Persistent identifiers for local collections

That was the topic discussed recently by OCLC Research Library Partners metadata managers, initiated by Jackie Shieh of George Washington University, Naun Chew of Cornell and Dawn Hale of Johns Hopkins University. Information professionals want to repurpose, present and connect the data they have created and curated from century-old standards and practices by publishing library metadata in the linked data framework. Recent linked data efforts have highlighted the importance of identifiers— a unique alphanumeric string associated with a digital object and resolvable globally over networks via specific protocols that is unambiguous to use, find, and identify the resource. Local identifiers cannot be shared or re-used. We need identifiers to be unchanging over time, and independent of where the digital object is or will be stored, that is, “persistent”. Persistent identifiers help collections become accessible globally, as they can be used, shared and re-used.

The practice for assigning identifiers has been inconsistent. Focus group members noted that maintaining identifiers and losing semantics when mapping one identifier system to another as particular challenges.

Identifiers for “works” has been problematic, as there is no consensus on what represents a distinct work. Two different workflows were mentioned: 1) find an OCLC work ID and add it to the local record and 2) use local algorithms to cluster records in the local catalog, assign a local identifier, and then match that ID with external sources such as the OCLC work ID.
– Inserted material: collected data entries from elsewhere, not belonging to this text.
--- config.mk ---
export PLATFORM = sky130hd
export DESIGN_NAME = fetch
export DESIGN_NICKNAME = d
export VERILOG_FILES = /design/src/rtl/fetch_pkg.sv /design/src/rtl/fetch_wait_counter.sv /design/src/rtl/fetch.sv
export SDC_FILE = /design/constraint.sdc
export NUM_CORES = 1
export LEC_CHECK = 0
export CAP_MARGIN = 20
export CORE_ASPECT_RATIO = 0.75
export CORE_MARGIN = 2
export CORE_UTILIZATION = 30
export DETAILED_ROUTE_END_ITERATION = 8
export GPL_TIMING_DRIVEN = 0
export PLACE_DENSITY = 0.74
export SETUP_SLACK_MARGIN = 0.3
export SLEW_MARGIN = 20
export SYNTH_ARGS = -nofsm -noshare
export SYNTH_HDL_FRONTEND = slang
export SYNTH_SLANG_ARGS = --single-unit
--- constraint.sdc ---
create_clock -name clk -period 2.9 [get_ports clk]
set_input_delay 0.435 -clock clk [delete_from_list [all_inputs] [get_ports clk]]
set_output_delay 0.435 -clock clk [all_outputs]
set_load 0.05 [all_outputs]
--- src/rtl/fetch_pkg.sv ---
// Shared types and constants for the instruction-fetch stage.
package fetch_pkg;

  typedef enum logic [2:0] {
    IDLE,
    FETCH,
    DECODE,
    WAIT,
    HALT
  } fetch_state_t;

  localparam int unsigned WAIT_W = 5;
  localparam logic [31:0] DEFAULT_RESET_PC = 32'h0000_0000;

endpackage

--- src/rtl/fetch_wait_counter.sv ---
// Execute-stall countdown: loaded with w-1 on accept, done while the count is 1.
module fetch_wait_counter
  import fetch_pkg::*;
(
  input  logic              clk,
  input  logic              rst,
  input  logic              load,
  input  logic [WAIT_W-1:0] load_val,
  input  logic              tick,
  output logic              done
);

  logic [WAIT_W-1:0] cnt_q;
  logic [WAIT_W-1:0] cnt_d;

  always_comb begin
    cnt_d = cnt_q;
    if (load) begin
      cnt_d = load_val;
    end else if (tick && (cnt_q != '0)) begin
      cnt_d = cnt_q - WAIT_W'(1);
    end
  end

  always_ff @(posedge clk) begin
    if (rst) begin
      cnt_q <= '0;
    end else begin
      cnt_q <= cnt_d;
    end
  end

  assign done = (cnt_q == WAIT_W'(1));

endmodule

--- src/rtl/fetch.sv ---
// Instruction-fetch stage: owns the PC, reads the 1-cycle BRAM and sequences
// replay, execute stall and halt from decode feedback.
module fetch
  import fetch_pkg::*;
#(
  parameter logic [31:0] RESET_PC = DEFAULT_RESET_PC,
  parameter int unsigned ADDR_W   = 16
) (
  input  logic              clk,
  input  logic              rst,
  input  logic              start,
  output logic [ADDR_W-1:0] imem_addr,
  input  logic [31:0]       imem_rdata,
  output logic [31:0]       pc,
  output logic [31:0]       inst,
  output logic              inst_valid,
  input  logic [31:0]       npc,
  input  logic              hazard,
  input  logic              stop,
  input  logic [WAIT_W-1:0] wait_time,
  output logic              busy,
  output logic              halted,
  output logic [31:0]       retired
);

  fetch_state_t state_q, state_d;
  logic [31:0]  pc_q, pc_d;
  logic [31:0]  retired_q, retired_d;
  logic         replay_q, replay_d;

  logic              cnt_load;
  logic              cnt_tick;
  logic              cnt_done;
  logic [WAIT_W-1:0] w_eff;

  // A zero latency still needs one cycle, so it behaves exactly like w=1.
  assign w_eff = (wait_time == '0) ? WAIT_W'(1) : wait_time;

  fetch_wait_counter u_wait (
    .clk      (clk),
    .rst      (rst),
    .load     (cnt_load),
    .load_val (w_eff - WAIT_W'(1)),
    .tick     (cnt_tick),
    .done     (cnt_done)
  );

  always_comb begin
    state_d   = state_q;
    pc_d      = pc_q;
    retired_d = retired_q;
    replay_d  = replay_q;
    cnt_load  = 1'b0;
    cnt_tick  = 1'b0;
    unique case (state_q)
      IDLE: begin
        if (start) state_d = FETCH;
      end
      FETCH: begin
        state_d = DECODE;
      end
      DECODE: begin
        // The replay flag limits hazard to one extra decode cycle per instruction.
        if (hazard && !replay_q) begin
          replay_d = 1'b1;
        end else if (stop) begin
          state_d = HALT;
        end else begin
          pc_d      = npc & ~32'h3;
          retired_d = retired_q + 32'd1;
          replay_d  = 1'b0;
          if (w_eff == WAIT_W'(1)) begin
            state_d = FETCH;
          end else begin
            state_d  = WAIT;
            cnt_load = 1'b1;
          end
        end
      end
      WAIT: begin
        cnt_tick = 1'b1;
        if (cnt_done) state_d = FETCH;
      end
      HALT: begin
        state_d = HALT;
      end
      default: begin
        state_d = IDLE;
      end
    endcase
  end

  always_ff @(posedge clk) begin
    if (rst) begin
      state_q   <= IDLE;
      pc_q      <= RESET_PC;
      retired_q <= '0;
      replay_q  <= 1'b0;
    end else begin
      state_q   <= state_d;
      pc_q      <= pc_d;
      retired_q <= retired_d;
      replay_q  <= replay_d;
    end
  end

  assign imem_addr  = pc_q[ADDR_W+1:2];
  assign pc         = pc_q;
  assign inst_valid = (state_q == DECODE);
  assign inst       = inst_valid ? imem_rdata : '0;
  assign busy       = (state_q == FETCH) || (state_q == DECODE) || (state_q == WAIT);
  assign halted     = (state_q == HALT);
  assign retired    = retired_q;

endmodule

== After elaboration in Yosys (flattened, before gate mapping) ==
Index checks and enable logic that the tools add are counted.
Word-level totals
  flip-flop bits (word level): 71
  input bits: 74
Operators by class
  reductions and logical operators: 12
  equal/unequal tests: 10
  bitwise operators: 2
  add/subtract/negate cells: 3
  mux-type cells: 17
Operators with widths (number)
  $add A32 B1 Y32 const B: 1
  $mux W32: 1
  $mux W5: 3
  $pmux W3 S5: 1
  $mux W3: 4
  $eq A5 B1 Y1 const B: 2
  $sub A5 B1 Y5 const B: 2
  $mux W1: 7
  $eq A3 B2 Y1 const B: 2
  $ne A2 B2 Y1 const B: 3
  $reduce_and A3 Y1: 2
  $logic_not A5 Y1: 1
  $reduce_bool A5 Y1: 1
  $eq A3 B1 Y1 const B: 1
  $eq A3 B3 Y1 const B: 1
  $logic_not A3 Y1: 1
  $logic_and A1 B1 Y1: 2
  $logic_or A1 B1 Y1: 2
  $mux W2: 1
  $ne A2 B1 Y1 const B: 1
  $not A1 Y1: 2
  $reduce_and A2 Y1: 1
  $reduce_bool A2 Y1: 1
  $logic_not A1 Y1: 1

== Logic depth before layout (Yosys ltp) ==
  depth after elaboration: 8
  gate-level depth with buffers: 9
  depth with buffers taken out: 8

== Cells and area by module ==
A second synthesis with hierarchy kept.
Second synthesis, totals
  cells, all modules: 450
  area total of the unflattened synthesis: 3534.6 sq um
Modules (own cells, without submodules)
  fetch: area an instance 3201.8 sq um, sequential area each 1321.3 sq um, instances 1, cells each 410
  fetch_wait_counter: area an instance 332.8 sq um, sequential area each 100.1 sq um, instances 1, cells each 40

== Worst setup path after synthesis ==
OpenSTA, ideal clock, no wires.
  path kind: register -> output
  start: reg state_q[0]
  end: out inst[22]
  slack: 0.508 ns
  cell stages (with the launch flop): 6
  data arrival time: 1.957 ns
  cells stage by stage: dfxtp_1 > buf_4 > nor3b_2 > buf_4 > clkbuf_1 > and2_1
Between the ends
  word-level cells in the longest chain between the ends: 2
RTL lines
  start, declared: line fetch.sv:26  | fetch_state_t state_q, state_d;
  start signal, assigned: line fetch.sv:100  | state_q <= state_d;
  $eq A3 B2 Y1: line fetch.sv:109  | assign inst_valid = (state_q == DECODE);
  named net inst_valid: line fetch.sv:16  | output logic inst_valid,
  $mux W32: line fetch.sv:110  | assign inst = inst_valid ? imem_rdata : '0;
  end, declared: line fetch.sv:15  | output logic [31:0] inst,
The timed path passes the listed nets, and every way through them passes these cells.

== Worst setup path in the final report ==
  start: in stop
  end: reg retired_q[26] (netlist: retired[26])
Between the ends
  word-level cells in the longest chain between the ends: 2
RTL lines
  start, declared: line fetch.sv:19  | input logic stop,
  $not A1 Y1 (no source line)
  $reduce_and A3 Y1 (no source line)
  end signal, assigned: line fetch.sv:102  | retired_q <= retired_d;
  end, declared: line fetch.sv:28  | logic [31:0] retired_q, retired_d;
Every way passes these cells.
A chain may end at the register's enable or synchronous reset.

==> reports/results.ini <==
[outcome]
outcome=complete, no violations

[global_route]
grt_pass1_vias=3887
grt_usage_pct=17.2
busiest_layer=met2
met1_usage_pct=20.4
grt_pass1_wl_mm=18.7
grt-ovfl-total=0
use_met3_pct=4.55
antenna_found_initial=0
grt_use_met2_pct=30.7
grt_max_degree=11

[logic_synthesis]
synthMuxAreaShare_pct=3.21
yosysUniqueCellTypes=50
synth_area_leaders=dfxtp_1 38%, nand2_1 7.3%, a21oi_1 7.0%, and2_1 6.1%, buf_4 4.0%
synthAdderAreaFrac_pct=1.99
synth-compound-area-share_pct=12.8
yosysTopAreaCell=dfxtp_1
synthSimpleGateAreaFrac_pct=34.0
syn-cell-area_mm2=0.00378
seq_area_frac_synth_pct=37.6
synth_seq_cells=71
synth-edff-count=0
synth_top_family_by_area=simple AND/OR/NAND/NOR gates
synth-main-ff-cell=dfxtp_1
synthesis.instances=465
yosys_warnings=0
async_flop_share_pct=0
synth.avg_cell_area_um2=8.12
synth_xor_area_share_pct=2.09
synth_top_cell_area_share_pct=37.6

[setup_path]
cp_slowest_cell=clkdlybuf4s50_1
slowest_delay_ns=0.54
r2r_end=retired[26]
crit_path_start=stop
worst_ep_arrival_time_ns=2.70
setup.worst_path.end_class=flop
worstPathRequired_ns=3.12
worstSetupPathType=in2reg
crit_chain=clkdlybuf4s50_1 -> nor2b_1 -> nand3_1 -> clkbuf_1 -> nor4_1 -> mux2_2
crit_buf_inv=2
cp_max_fo=10
r2r_cells=6
r2r_start=retired[0]
r2r_slack_ns=0.58
path_delay_family=simple AND/OR/NAND/NOR gates
start_kind=input port

[drt]
first_iter_violations=242
routedWlPerCell_um=14.4
dr.pass1.iters=5
drtAntennaViolNets=0
drc=0
routed_via_density=4.89
wirelength_mm=11.9
vias=4062

[timing]
final-setup-viol-count=0
slew_headroom_pct=60.9
max_freq_ghz=0.404
hold_slack_ns=0.456
rsz0062_at_grt=no
fin_setup_tns_ns=0
period_share_pct=85.5
drv_slew=0
finalHoldViolCount=0
finalCriticalPeriod_ns=2.48
worst_slew_pin_slew_ns=0.586
fin_worst_skew_ns=0.00469

[clock_tree]
cts_root_buffer=clkbuf_16
cts_setup_buffers=0
ctsHtreeMaxLevel=3
cts.sinks=71
cts-buffers-inserted=9
cts_tree=built
clock_latency_ns=0.33
cts_buffer_depth=2
path_clk_slew_ns=0.05
postCtsHoldBufs=0

[floorplanning]
die-area_mm2=0.0135
rows=35
io_pins=189
die-width_um=134
start_util_pct=30.8
die_h_um=101
core_area_mm2=0.0123

[min_path]
hold_path.class=reg2reg
min_from=pc[30]
hold_path_end=pc[30]
hold_depth=2

[layout]
final_common_cell=clkdlybuf4s50_1
diodes=0
syn2layout_area_growth_pct=62.2
final_nets=741
final_cell_mix=149 x clkdlybuf4s50_1, 73 x nand2_1, 71 x dfxtp_1, 53 x a21oi_1, 37 x and2_1
layout-drive-gt1-share_pct=13.7

[placement]
hpwl_mm=9.23
port_buffers=184
gp_congestion=0.862

[pwr]
cellPowerDensity_mw_per_mm2=400
p_leak_nw=2.21
max-vdd-ir-drop_mv=0.269

[run]
cap_violations=0

==> power breakdown <==
group,internal [mW],switching [mW]
combinational,0.191,0.252
clock,0.615,0.392
sequential,0.990,0.0106
==> synth_stat cells (5+ instances only) <==
cell       n
a21oi_1   53
and2_1    37
and3_1     6
and4_1     5
buf_4     20
clkbuf_1  21
dfxtp_1   71
ha_1       6
inv_1      9
mux2_2     7
nand2_1   73
nand3_1    9
nand4_1   14
nor2_1    21
nor2b_1   11
nor3_1     5
nor4_1    11
o21ai_0    5
o31ai_1   12
or3_1      6
or4_1     12
xnor2_1    5
==> area by class of cell <==
| cell class | instances | area, um^2 |
|---|---|---|
| Multi-Input combinational cell | 338 | 2060 |
| Clock inverter | 1 | 5.00 |
| Clock buffer | 13 | 260 |
| Inverter | 9 | 33.8 |
| Buffer | 48 | 279 |
| Tap cell | 166 | 208 |
| Timing Repair Buffer | 184 | 1860 |
| Fill cell | 1122 | 6140 |
| Sequential cell | 71 | 1420 |
==> what timing repair did <==
item,in CTS,in global routing
gates cloned,0,0
resized for setup,105,10
setup endpoints to repair,33,32
hold endpoints to repair,0,0
==> registers in the layout, indices dropped and copies added (netlist names) <==
signal and count:
state_q 3, retired 32, replay_q 1, pc 30
u_wait.cnt_q 5
==> worst reg2reg max path, cell delays in order (launching register included) <==
cell	delay (ns)
dfxtp_1	0.38
ha_1	0.15
nor2b_1	0.24
nand3_1	0.31
clkbuf_1	0.34
nor4_1	0.41
mux2_2	0.38
==> how the worst max path moves through the flow <==
stage	slack (ns)	depth (start not counted)	end
floorplan	0.51	5	inst[22]
global placement	0.11	10	u_wait.cnt_q[1]
detailed placement	0.06	10	u_wait.cnt_q[1]
CTS	0.26	6	inst[30]
global route	0.30	6	inst[6]
finish	0.42	6	retired[26]
==> through the flow <==
step | setup WS [ns] | std cells | area [um^2] | power (mW) | util, %
floorplan | 0.508 | 466 | 3780 | 1.27 | -
global placement | 0.112 | 816 | 5830 | 1.47 | 47.5
detailed placement | 0.0638 | 816 | 5830 | 1.47 | 47.5
CTS | 0.263 | 830 | 6110 | 2.47 | 49.8
global route | 0.302 | 830 | 6130 | 2.53 | 50.0
finish | 0.422 | 830 | 6130 | 2.45 | 50.0
==> cells by family (layout without fill, tap and decap cells) <==
family                     count (synthesis)  in the layout
and+or+nand+nor                          228            228
DFF                                       71             71
xor gates and xnor gates                   9              9
muxes                                     11             11
AOI/OAI and AO/OA                         82             82
other                                      1              2
adders and majority gates                  6              6
buffers and inverters                     57            255
==> per-layer routing <==
layer	vias to the layer above	part of all wire, %	wire [um]
li1	2009	-	-
met1	1863	42	4970
met2	173	50	5950
met3	17	6.9	829
met4	0	1.6	187
met5	-	0	0
(Power assumes the default switching activity.)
The discussions were wide-ranging, but tended to focus on identifiers for personal names over other types of entities. The desire to present a comprehensive compilation of scholarly output on faculty profile pages has prompted a number of research libraries to roll out ORCIDs (Open Researcher and Contributor ID) for their faculty. ORCID is seen as a way to address the big gap that currently exists in the LC/NACO and other national authority files that do not customarily include authors of journal articles and other scholarly output. Authority files are used only within the library domain. Funding agencies have begun to require ORCIDs as part of the submission process. Few felt that current authority workflows would scale to cover all an institution’s researchers; some journal articles may have several hundred different “authors” listed from multiple countries. Some researchers are reluctant to use any identifier they are not already using. Faculty can be sensitive about keeping their data private and the potential of “surveillance” or “Big Brotherism” by their institution. Automated ways of comparing faculty output can be seen as threatening.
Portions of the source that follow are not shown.